SUPPLIED INFORMATION:
☆ ☆ ☆ ☆ ☆ ☆ ☆
### src/rtl/core/rvref_pkg.sv
// Shared types, widths, register codes and the LFSR step for the
// random victim selector with recent-eviction filter. No dependencies.
`timescale 1ns / 1ps

package rvref_pkg;

    localparam int HISTORY_DEPTH_DEF = 32;
    localparam int SLOT_BITS_DEF     = 16;

    localparam int TOTAL_SLOTS_W = 17;
    localparam int HIST_LEN_W    = 6;
    localparam int MAX_RETRY_W   = 8;
    localparam int LFSR_W        = 32;
    localparam int TAG_W         = 8;
    localparam int RETRY_W       = 9;
    localparam int CFG_IDX_W     = 2;
    localparam int CFG_DATA_W    = 32;

    localparam logic [LFSR_W-1:0]        LFSR_TAPS       = 32'h8020_0003;
    localparam logic [TOTAL_SLOTS_W-1:0] TOTAL_SLOTS_RST = 17'd65536;
    localparam logic [HIST_LEN_W-1:0]    HIST_LEN_RST    = 6'd32;
    localparam logic [MAX_RETRY_W-1:0]   MAX_RETRY_RST   = 8'd5;
    localparam logic [LFSR_W-1:0]        LFSR_SEED_RST   = 32'd1;

    typedef enum logic [CFG_IDX_W-1:0] {
        CFG_TOTAL_SLOTS = 2'd0,
        CFG_HISTORY_LEN = 2'd1,
        CFG_RETRY_LIMIT = 2'd2,
        CFG_LFSR_SEED   = 2'd3
    } t_cfg_idx;

    typedef enum logic [4:0] {
        S_IDLE = 5'b00001,
        S_DIV  = 5'b00010,
        S_SRCH = 5'b00100,
        S_PUSH = 5'b01000,
        S_OUT  = 5'b10000
    } t_state;

    function automatic logic [LFSR_W-1:0] lfsr_next(input logic [LFSR_W-1:0] v);
        logic [LFSR_W-1:0] s;
        s = v >> 1;
        if (v[0]) begin
            s = s ^ LFSR_TAPS;
        end
        return s;
    endfunction

endpackage

### src/rtl/core/rvref_ring_mem.sv
// Recent-victim ring storage: one write port, one registered read port.
// Depends on nothing.
`timescale 1ns / 1ps

module rvref_ring_mem #(
    parameter int DEPTH = 32,
    parameter int WIDTH = 16
) (
    input  logic                     i_clk,
    input  logic                     i_we,
    input  logic [$clog2(DEPTH)-1:0] i_waddr,
    input  logic [WIDTH-1:0]         i_wdata,
    input  logic [$clog2(DEPTH)-1:0] i_raddr,
    output logic [WIDTH-1:0]         o_rdata
);

    logic [WIDTH-1:0] r_mem [DEPTH];
    logic [WIDTH-1:0] r_rdata;

    always_ff @(posedge i_clk) begin
        if (i_we) begin
            r_mem[i_waddr] <= i_wdata;
        end
    end

    always_ff @(posedge i_clk) begin
        r_rdata <= r_mem[i_raddr];
    end

    assign o_rdata = r_rdata;

endmodule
☆ ☆ ☆ ☆ ☆ ☆ ☆
TASK REQUIREMENTS: The response must consist solely of the number of lines in the listing above that contain "parameter".

WRITTEN ANSWER: 2